Data for processing:
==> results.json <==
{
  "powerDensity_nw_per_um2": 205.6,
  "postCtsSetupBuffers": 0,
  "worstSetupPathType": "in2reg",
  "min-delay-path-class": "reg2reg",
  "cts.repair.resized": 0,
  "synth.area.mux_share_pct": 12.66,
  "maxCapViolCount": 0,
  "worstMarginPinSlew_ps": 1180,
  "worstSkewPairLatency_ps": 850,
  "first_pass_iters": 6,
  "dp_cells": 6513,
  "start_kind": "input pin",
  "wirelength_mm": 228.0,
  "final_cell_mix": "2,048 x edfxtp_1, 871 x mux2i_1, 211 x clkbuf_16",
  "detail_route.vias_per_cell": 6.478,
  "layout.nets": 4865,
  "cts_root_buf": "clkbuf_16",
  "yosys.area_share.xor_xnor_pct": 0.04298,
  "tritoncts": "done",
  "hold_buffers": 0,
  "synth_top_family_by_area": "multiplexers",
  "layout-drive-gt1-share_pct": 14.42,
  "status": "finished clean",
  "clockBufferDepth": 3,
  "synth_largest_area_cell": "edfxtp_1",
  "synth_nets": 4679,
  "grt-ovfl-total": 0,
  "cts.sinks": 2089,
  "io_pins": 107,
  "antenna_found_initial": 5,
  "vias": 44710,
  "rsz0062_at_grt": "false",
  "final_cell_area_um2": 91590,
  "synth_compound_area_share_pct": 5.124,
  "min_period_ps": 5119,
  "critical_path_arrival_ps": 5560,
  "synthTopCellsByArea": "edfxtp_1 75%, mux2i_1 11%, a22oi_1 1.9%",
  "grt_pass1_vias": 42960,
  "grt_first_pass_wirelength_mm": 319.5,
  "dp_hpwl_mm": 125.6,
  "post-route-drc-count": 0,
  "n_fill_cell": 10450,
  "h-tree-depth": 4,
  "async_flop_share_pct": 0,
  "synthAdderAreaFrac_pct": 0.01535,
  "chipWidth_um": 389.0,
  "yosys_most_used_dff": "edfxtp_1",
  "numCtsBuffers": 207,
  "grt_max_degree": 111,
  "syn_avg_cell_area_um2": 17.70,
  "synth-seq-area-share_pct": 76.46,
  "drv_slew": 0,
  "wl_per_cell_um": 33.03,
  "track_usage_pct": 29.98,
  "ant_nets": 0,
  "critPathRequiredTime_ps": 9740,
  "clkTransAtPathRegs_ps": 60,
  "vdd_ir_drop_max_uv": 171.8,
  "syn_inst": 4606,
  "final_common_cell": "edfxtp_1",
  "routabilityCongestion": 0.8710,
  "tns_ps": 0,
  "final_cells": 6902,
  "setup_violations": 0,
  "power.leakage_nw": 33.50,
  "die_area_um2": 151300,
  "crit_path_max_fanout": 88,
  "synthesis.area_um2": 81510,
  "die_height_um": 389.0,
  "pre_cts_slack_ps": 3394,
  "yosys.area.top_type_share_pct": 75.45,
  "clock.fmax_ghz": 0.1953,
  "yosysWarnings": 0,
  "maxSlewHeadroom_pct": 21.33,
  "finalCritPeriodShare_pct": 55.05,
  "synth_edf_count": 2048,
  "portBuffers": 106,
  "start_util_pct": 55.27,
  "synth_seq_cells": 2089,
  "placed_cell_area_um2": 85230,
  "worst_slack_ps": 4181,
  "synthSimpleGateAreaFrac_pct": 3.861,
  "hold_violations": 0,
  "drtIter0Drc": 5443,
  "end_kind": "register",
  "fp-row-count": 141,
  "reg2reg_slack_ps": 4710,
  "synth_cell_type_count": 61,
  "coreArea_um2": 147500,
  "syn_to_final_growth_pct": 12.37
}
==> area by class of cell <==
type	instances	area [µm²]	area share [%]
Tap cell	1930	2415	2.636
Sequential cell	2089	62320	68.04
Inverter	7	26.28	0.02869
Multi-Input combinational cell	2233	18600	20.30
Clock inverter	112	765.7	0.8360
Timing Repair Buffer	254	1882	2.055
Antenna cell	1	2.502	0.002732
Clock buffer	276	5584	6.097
[src/rtl/cpu_pkg.sv]
// cpu_pkg: shared constants for the 5-stage pipeline.
//   DATA_W / REG_AW / CTRL_W : default datapath, register-number and control widths
//   CTRL_* : bit positions inside the control word
//            {RegWrite, MemtoReg, MemRead, MemWrite, ALUSrc, RegDst, ALUOp[1:0]}
package cpu_pkg;
  localparam int DATA_W = 32;
  localparam int REG_AW = 5;
  localparam int CTRL_W = 8;

  localparam int CTRL_REGWRITE = 7;
  localparam int CTRL_MEMTOREG = 6;
  localparam int CTRL_MEMREAD  = 5;
  localparam int CTRL_MEMWRITE = 4;
  localparam int CTRL_ALUSRC   = 3;
  localparam int CTRL_REGDST   = 2;
  localparam int CTRL_ALUOP_HI = 1;
  localparam int CTRL_ALUOP_LO = 0;
endpackage

[src/rtl/id_bypass.sv]
// id_bypass: combinational WB-to-ID operand bypass for one register-file read port.
// The register file is written at the same edge that ID/EX captures, so a
// write-back to the register being read must be forwarded here.
// Ports:
//   src_reg     : register number being read (rs or rt)
//   rf_data     : register-file read data for src_reg
//   wb_regwrite : write-back enable this cycle
//   wb_reg      : write-back destination
//   wb_data     : write-back value
//   op          : bypassed operand
// Build option: ID_EX_ZERO_REG_EN makes register 0 read as zero and never
// forward a write-back aimed at it.
module id_bypass #(
  parameter int DATA_W = cpu_pkg::DATA_W,
  parameter int REG_AW = cpu_pkg::REG_AW
) (
  input  logic [REG_AW-1:0] src_reg,
  input  logic [DATA_W-1:0] rf_data,
  input  logic              wb_regwrite,
  input  logic [REG_AW-1:0] wb_reg,
  input  logic [DATA_W-1:0] wb_data,
  output logic [DATA_W-1:0] op
);

  logic wb_hit;

`ifdef ID_EX_ZERO_REG_EN
  assign wb_hit = wb_regwrite && (wb_reg == src_reg) && (wb_reg != '0);

  always_comb begin
    op = rf_data;
    if (src_reg == '0)
      op = '0;
    else if (wb_hit)
      op = wb_data;
  end
`else
  assign wb_hit = wb_regwrite && (wb_reg == src_reg);

  always_comb begin
    op = rf_data;
    if (wb_hit)
      op = wb_data;
  end
`endif

endmodule
**config.mk**
```make
export PLATFORM = sky130hd
export DESIGN_NAME = fifo_uart_tx
export DESIGN_NICKNAME = d
export VERILOG_FILES = /design/src/rtl/fifo_uart_pkg.sv /design/src/rtl/fifo_uart_tx_bit_timer.sv /design/src/rtl/fifo_uart_tx.sv
export SDC_FILE = /design/constraint.sdc
export NUM_CORES = 1
export LEC_CHECK = 0
export CELL_PAD_IN_SITES_DETAIL_PLACEMENT = 1
export CELL_PAD_IN_SITES_GLOBAL_PLACEMENT = 2
export CORE_MARGIN = 4
export CORE_UTILIZATION = 23
export DETAILED_ROUTE_END_ITERATION = 7
export GPL_TIMING_DRIVEN = 0
export PLACE_DENSITY = 0.69
export SLEW_MARGIN = 20
export SYNTH_ARGS = -nofsm -noshare
export SYNTH_HDL_FRONTEND = slang
export SYNTH_HIERARCHICAL = 1
export SYNTH_SLANG_ARGS = --single-unit
```
**constraint.sdc**
```tcl
create_clock -name clk_i -period 3.6 [get_ports clk_i]
set_clock_uncertainty 0.2 [all_clocks]
set_input_delay 1.08 -clock clk_i [delete_from_list [all_inputs] [get_ports clk_i]]
set_output_delay 1.08 -clock clk_i [all_outputs]
set_load 0.05 [all_outputs]
```
**config.mk**
```make
export PLATFORM = sky130hd
export DESIGN_NAME = alu_issue_ctrl
export DESIGN_NICKNAME = d
export VERILOG_FILES = /design/src/rtl/alu_issue_ctrl.sv
export SDC_FILE = /design/constraint.sdc
export NUM_CORES = 1
export LEC_CHECK = 0
export ABC_AREA = 1
export CORE_MARGIN = 2
export CORE_UTILIZATION = 46
export DETAILED_ROUTE_END_ITERATION = 16
export PLACE_DENSITY = 0.66
export SLEW_MARGIN = 5
export SYNTH_ARGS = -nofsm -noshare
export SYNTH_HDL_FRONTEND = slang
export SYNTH_SLANG_ARGS = --single-unit
```
**constraint.sdc**
```tcl
create_clock -name clock -period 2.1 [get_ports clock]
set_input_delay 0.42 -clock clock [delete_from_list [all_inputs] [get_ports clock]]
set_output_delay 0.42 -clock clock [all_outputs]
set_load 0.1 [all_outputs]
```
**src/rtl/alu_issue_ctrl.sv**
```systemverilog
// Four-state issue controller: accepts an instruction, reads an 8x32 register file, issues to an
// external ALU and writes back. Define ALU_ISSUE_CTRL_DIVZERO_CHECK_EN to reject div/rem by zero.
module alu_issue_ctrl #(
    parameter int IMM_W = 16
) (
    input  logic        clock,
    input  logic        reset_n,
    input  logic        instr_valid,
    output logic        instr_ready,
    input  logic [31:0] instr,
    output logic [31:0] alu_data1,
    output logic [31:0] alu_data2,
    output logic [5:0]  alu_operation,
    input  logic [31:0] alu_result,
    input  logic        alu_zero,
    output logic        done,
    output logic [31:0] result,
    output logic        branch_taken,
    output logic        err
);

    typedef enum logic [1:0] {
        IDLE,
        READ,
        EXEC,
        WB
    } state_t;

    localparam logic [5:0] OP_LDI = 6'b100000;
    localparam logic [5:0] OP_BEQ = 6'b100001;
    localparam logic [5:0] OP_BNQ = 6'b100010;
    localparam logic [5:0] OP_DIV = 6'b001010;
    localparam logic [5:0] OP_REM = 6'b001011;
    localparam logic [5:0] OP_MAX = 6'b001011;

    state_t             state;
    logic [5:0]         op_q;
    logic [2:0]         rd_q;
    logic [2:0]         rs_q;
    logic [2:0]         rt_q;
    logic [IMM_W-1:0]   imm_q;
    logic [31:0]        regs [8];
    logic [31:0]        wb_data;
    logic               issue_q;

    logic [31:0]        rs_val;
    logic [31:0]        rt_val;
    logic [31:0]        imm_ext;
    logic [31:0]        opb;
    logic               op_legal;
    logic               op_branch;
    logic               op_writes;
    logic               div_zero;
    logic               issue;
    logic               unused_instr_bits;

    // Bits between the immediate and the rt field carry no meaning.
    assign unused_instr_bits = ^instr[16:IMM_W];

    // Operand fetch and decode; r0 always reads as zero regardless of its storage.
    always_comb begin
        rs_val    = (rs_q == 3'd0) ? 32'd0 : regs[rs_q];
        rt_val    = (rt_q == 3'd0) ? 32'd0 : regs[rt_q];
        imm_ext   = 32'($signed(imm_q));
        opb       = (op_q == OP_LDI) ? imm_ext : rt_val;
        op_branch = (op_q == OP_BEQ) || (op_q == OP_BNQ);
        op_writes = (op_q <= OP_MAX) || (op_q == OP_LDI);
        op_legal  = op_writes || op_branch;
`ifdef ALU_ISSUE_CTRL_DIVZERO_CHECK_EN
        div_zero  = ((op_q == OP_DIV) || (op_q == OP_REM)) && (opb == 32'd0);
`else
        div_zero  = 1'b0;
`endif
        issue     = op_legal && !div_zero;
    end

    // Controller FSM; every output is a register so the ALU sees clean operands for the EXEC cycle.
    always_ff @(posedge clock or negedge reset_n) begin
        if (!reset_n) begin
            state         <= IDLE;
            instr_ready   <= 1'b1;
            op_q          <= '0;
            rd_q          <= '0;
            rs_q          <= '0;
            rt_q          <= '0;
            imm_q         <= '0;
            alu_data1     <= '0;
            alu_data2     <= '0;
            alu_operation <= '0;
            done          <= 1'b0;
            result        <= '0;
            branch_taken  <= 1'b0;
            err           <= 1'b0;
            wb_data       <= '0;
            issue_q       <= 1'b0;
            for (int i = 0; i < 8; i++) begin
                regs[i] <= '0;
            end
        end else begin
            done <= 1'b0;
            case (state)
                IDLE: begin
                    if (instr_valid) begin
                        op_q        <= instr[31:26];
                        rd_q        <= instr[25:23];
                        rs_q        <= instr[22:20];
                        rt_q        <= instr[19:17];
                        imm_q       <= instr[IMM_W-1:0];
                        instr_ready <= 1'b0;
                        state       <= READ;
                    end
                end
                READ: begin
                    issue_q       <= issue;
                    alu_operation <= issue ? op_q : 6'd0;
                    alu_data1     <= issue ? rs_val : 32'd0;
                    alu_data2     <= issue ? opb : 32'd0;
                    state         <= EXEC;
                end
                EXEC: begin
                    alu_operation <= '0;
                    alu_data1     <= '0;
                    alu_data2     <= '0;
                    done          <= 1'b1;
                    err           <= !issue_q;
                    branch_taken  <= issue_q && op_branch && alu_zero;
                    wb_data       <= alu_result;
                    if (issue_q) begin
                        result <= alu_result;
                    end
                    state <= WB;
                end
                WB: begin
                    if (issue_q && op_writes && (rd_q != 3'd0)) begin
                        regs[rd_q] <= wb_data;
                    end
                    instr_ready <= 1'b1;
                    state       <= IDLE;
                end
                default: begin
                    instr_ready <= 1'b1;
                    state       <= IDLE;
                end
            endcase
        end
    end

endmodule

```
After elaboration in Yosys (flattened, before gate mapping)
Cells that the tools add are included.

Magnitude comparators: 5. Equal/unequal tests: 7. Mux-type cells: 23. Bitwise gates (word level): 3. Reductions and logical operators: 19.

Operators with widths (number): $mux 32 (10); $bwmux 256 (1); $bmux 32 s3 (2); $pmux 32 s2 (2); $demux 32 s3 (1); $eq 6x6->1 const B (3); $ge 4x4->1 const B (3); $not 3->4 (3); $pmux 6 s2 (1); $pmux 2 s4 (1); $reduce_and 2->1 (4); $le 6x4->1 const B (1); $logic_not 3->1 (2); $mux 6 (1); $logic_and 1x1->1 (5); $eq 2x2->1 const B (2); $lt 4x1->1 const B (1); $reduce_bool 2->1 (2); $logic_or 1x1->1 (3); $reduce_bool 3->1 (1); $eq 2x1->1 const B (1); $logic_not 2->1 (1); $mux 1 (2); $mux 2 (1); 3 further kinds (3).

Register bits: 428. Input bits: 68. Word-level logic and storage cells: 81.

Depth between registers and ports, before layout
Depth after elaboration: 8. Depth in mapped cells: 11.

Worst setup path after synthesis
OpenSTA, ideal clock, no wires.

Path kind: register to register. Start point: register state[0]. End point: register alu_data2[10]. Setup time: 120 ps. Arrival: 1644 ps. Required time: 1980 ps. Path slack: 336 ps. Cell stages (with the launch flop): 11. Buffers on the path: 2. Period minus slack after synthesis: 1764 ps. Path through: dfrtp_1 -> inv_1 -> ha_1 -> inv_2 -> nor2_1 -> nand2_1 -> clkbuf_1 -> clkbuf_1 -> nor2_1 -> nand2_1 -> nand2_1.

Cells in the longest elaborated chain, start to end: 2. Elaborated cells on any way between the ends: 4.

Ends and longest elaborated chain: start, declared (line 36) `state_t state;`; start signal, assigned (line 80) `state <= IDLE;`; start signal, assigned (line 110) `state <= READ;`; start signal, assigned (line 118) `state <= EXEC;`; $eq 2x2->1 / $eq 2x1->1 (equally long branches) (line 101) `case (state)`; $pmux 32 s2 / $reduce_bool 2->1 (equally long branches); end signal, assigned (line 117) `alu_data2 <= issue ? opb : 32'd0;`; end, declared (line 12) `output logic [31:0] alu_data2,`.

Several ways; a longest one is shown, not always the timed one. A chain may end at the register's enable or synchronous reset.

Worst setup path in the final report
Start point: register rs_q[2]. End point: register alu_data1[2].

Cells in the longest elaborated chain, start to end: 7. Elaborated cells on any way between the ends: 8.

Ends and longest elaborated chain: start, declared (line 39) `logic [2:0] rs_q;`; start signal, assigned (line 106) `rs_q <= instr[22:20];`; $not 3->4 (implied by the code) (line 62) `rs_val = (rs_q == 3'd0) ? 32'd0 : regs[rs_q];`; $bmux 32 s3 (line 62); $mux 32 (implied by the code) (2 in series) (line 62); $mux 32 (*) (line 62); $mux 32 (*) (line 116) `alu_data1 <= issue ? rs_val : 32'd0;`; $pmux 32 s2 (*) (line 101); end signal, assigned (line 116); end, declared (line 11) `output logic [31:0] alu_data1,`.

Every way passes the cells marked *; elsewhere a longest branch is shown, timed or not. The select of a mux whose other input is x is not followed.

==> results.yml <==
global_route:
  antenna_found_initial: 0
  grt_usage_pct: 27.9
  grt_pass1_vias: 15800
  overflow: 0
  grt_pass1_wl_um: 90100
  grt_max_degree: 99
pwr:
  peakVddDrop_mv: 1.26
  powerDensity_nw_per_um2: 1850
  clock_power_share_pct: 19.0
  power_switching_uw: 21300
  p_leak_uw: 0.0107
  intPower_uw: 20200
  switching_share_pct: 51.3
  power.sequential.fraction_pct: 29.6
  power_frac_comb_pct: 51.3
clocking:
  cts_buffers: 44
  post_cts_resized: 0
  cts.htree.levels: 2
  cts.sinks: 396
  cts_tree: "yes"
  cts_root_buf: "clkbuf_16"
  path_clk_slew_ns: 0.06
  insertion_delay_ns: 0.58
  cts.path.max_buffers: 3
  cts_setup_buffers: 0
synth:
  synth_compound_area_share_pct: 15.1
  synth_common_cells: "nand2_1, o21ai_0, dfrtp_1, nor2_1, clkbuf_1"
  synth_edf_count: 0
  yosys.area_share.simple_pct: 25.1
  synthAdderAreaFrac_pct: 0.272
  syn_inst: 2376
  synthXorXnorAreaFrac_pct: 0
  synth_most_common_cell: "nand2_1"
  syn-num-nets: 2448
  synth.distinct_cells: 26
  ys_ff_latch: 396
  synth_area_leaders: "dfrtp_1, nand2_1, o21ai_0, nand3_1, nor2_1"
  synth-async-reset-ratio_pct: 100
  synth.avg_cell_area_um2: 7.75
  yosysTopAreaCellShare_pct: 53.7
  synth.mux.area_fraction_pct: 0
  ys_warn_count: 0
  synth_top_cell_by_area: "dfrtp_1"
  ys_seq_area_share_pct: 53.8
  synth_top_family_by_area: "simple AND/OR/NAND/NOR gates"
  ys.flop_type: "dfrtp_1"
  synth_area_um2: 18400
setup_path:
  crit_path_end_kind: "flip-flop"
  worstPathMaxFanout: 10
  cp-start-kind: "flip-flop"
  critPathKind: "reg2reg"
  crit_required_ns: 2.54
  cp.arrival_ns: 2.37
  ff2ff_setup_slack_ns: 0.17
die:
  row_count: 73
  io_pins: 174
  die_area_um2: 41600
  die_w_um: 204
  die-height_um: 204
  core_um2: 39600
  floorplan.initialDensity_pct: 46.4
outcome:
  status: "complete, no violations"
sta:
  final-max-slew-violation-count: 0
  fin_setup_tns_ns: 0
  worstMarginPinSlew_ns: 0.605
  maxSlewHeadroom_pct: 59.7
  grt_setup_unrepaired: "no"
  setup_ws_ns: 0.171
  fin_crit_ns: 1.93
  fmax_mhz: 518
  setup_violations: 0
  hold_viol_final: 0
  fin_crit_sh_pct: 91.9
  clock_skew_ns: 0.0215
cells_and_area:
  utilization_pct: 56.4
  drive_above_1_share_pct: 10.7
  final_area_um2: 22400
  antennaDiodeCount: 0
  final_nets: 2588
  syn_to_final_growth_pct: 21.6
routing:
  drcViolationCount: 0
  detail-route-antenna-nets: 0
  avgViaCountPerCell: 5.49
  initialDrtViolationCount: 1792
  routed_wl_um: 57500
  wl_per_cell_um: 18.7
  first_pass_iters: 8
  num_vias: 16900
run:
  max-cap-violations: 0
place:
  place_congestion: 0.854
  hpwl_um: 35800
  dp_slack_ns: 0.239
  port_buffers: 172
  dpl_cell_area_um2: 20900
worst_hold_path:
  worstHoldPathType: "in2async"
path summary, 6_finish.rpt:
path                            cells past startpoint      start            to
min in group clock                                  3   instr[9]      imm_q[9]
worst min register to register                      2  imm_q[10]     imm_q[10]
max in group asynchronous                           4    reset_n      regs[83]
worst max register to register                      5    rs_q[2]  alu_data1[2]
worst max-delay path                                5    rs_q[2]  alu_data1[2]
worst min-delay path                                2    reset_n  alu_data2[3]
cells in the final DEF, fill, tap and decap left out, types with 2 or more instances in the layout:
master and count:
clkinv_4 3, inv_1 112, nor2_1 125, nand4_1 3
o21a_1 8, buf_4 146, nand3_2 7, a21oi_1 49
clkinvlp_4 3, clkbuf_16 45, dfrtp_1 392, or2_2 2
nand2_1 913, clkinv_1 3, clkbuf_1 8, dfrtp_2 3
inv_2 5, ha_1 3, nand3_1 118, o21ai_1 26
o211ai_1 27, clkinv_2 6, o21ai_0 415, buf_12 32
nor2_2 2, bufinv_16 4, o2111ai_1 6, clkdlybuf4s50_1 65
clkbuf_8 9
layout make-up:
| type | count | area (µm²) |
|---|---|---|
| clock buffer | 62 | 1280 |
| timing repair buffer | 245 | 2410 |
| sequential | 396 | 9910 |
| clock inverter | 16 | 199 |
| tap | 525 | 657 |
| fill | 3683 | 17300 |
| multi-input combinational | 1709 | 7460 |
| inverter | 120 | 450 |
registers in the layout (all words and copies together) (netlist names), 3 cells and up:
| name | cells |
|---|---|
| alu_operation | 6 |
| alu_data2 | 32 |
| wb_data | 32 |
| result | 32 |
| op_q | 6 |
| imm_q | 16 |
| rd_q | 3 |
| regs | 224 |
| rs_q | 3 |
| rt_q | 3 |
| alu_data1 | 32 |
repair_timing:
item	CTS	global route
endpoints found under the hold margin	21	0
setup endpoints to repair	0	0
hold buffers	1	0
routing by layer:
layer	share of wire [%]	global-route usage (%)
met5	0	0
met4	2.2	8.93
met3	10	5.80
met2	41	39.3
met1	46	42.9
power groups by stage:
stage	registers, µW	logic, µW	clock network, µW
after floorplan	18600	7970	0
after global placement	12200	20800	0
after detailed placement	12300	21000	0
after CTS	12200	21100	8070
after global routing	12600	22800	8400
final	12300	21300	7900
worst max-delay path, stage by stage, from the launching register on:
cell	delay, ns
dfrtp_1	0.60
nor2_1	0.12
inv_1	0.43
o21ai_0	0.16
o21ai_0	0.38
nand2_1	0.09
logic make-up (layout without fill, tap and decap cells):
| family | count (synthesis) | in the layout |
|---|---|---|
| compound gates | 533 | 533 |
| fa+ha+maj | 4 | 4 |
| simple gates | 1172 | 1172 |
| flops | 396 | 396 |
| buf+inv | 271 | 443 |
stage by stage:
stage,hold slack (ns),power (µW),cells
after detailed placement,0.292,33300,2994
final,0.298,41500,3073
after global routing,0.299,43700,3073
after global placement,0.295,33000,2994
after CTS,0.287,41400,3073
after floorplan,0.124,26600,2376
No activity file was read; power rests on OpenSTA's default activity.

Prompt: Show all lines from the data that contain "class".

Answer for this exercise:
  "min-delay-path-class": "reg2reg",
==> area by class of cell <==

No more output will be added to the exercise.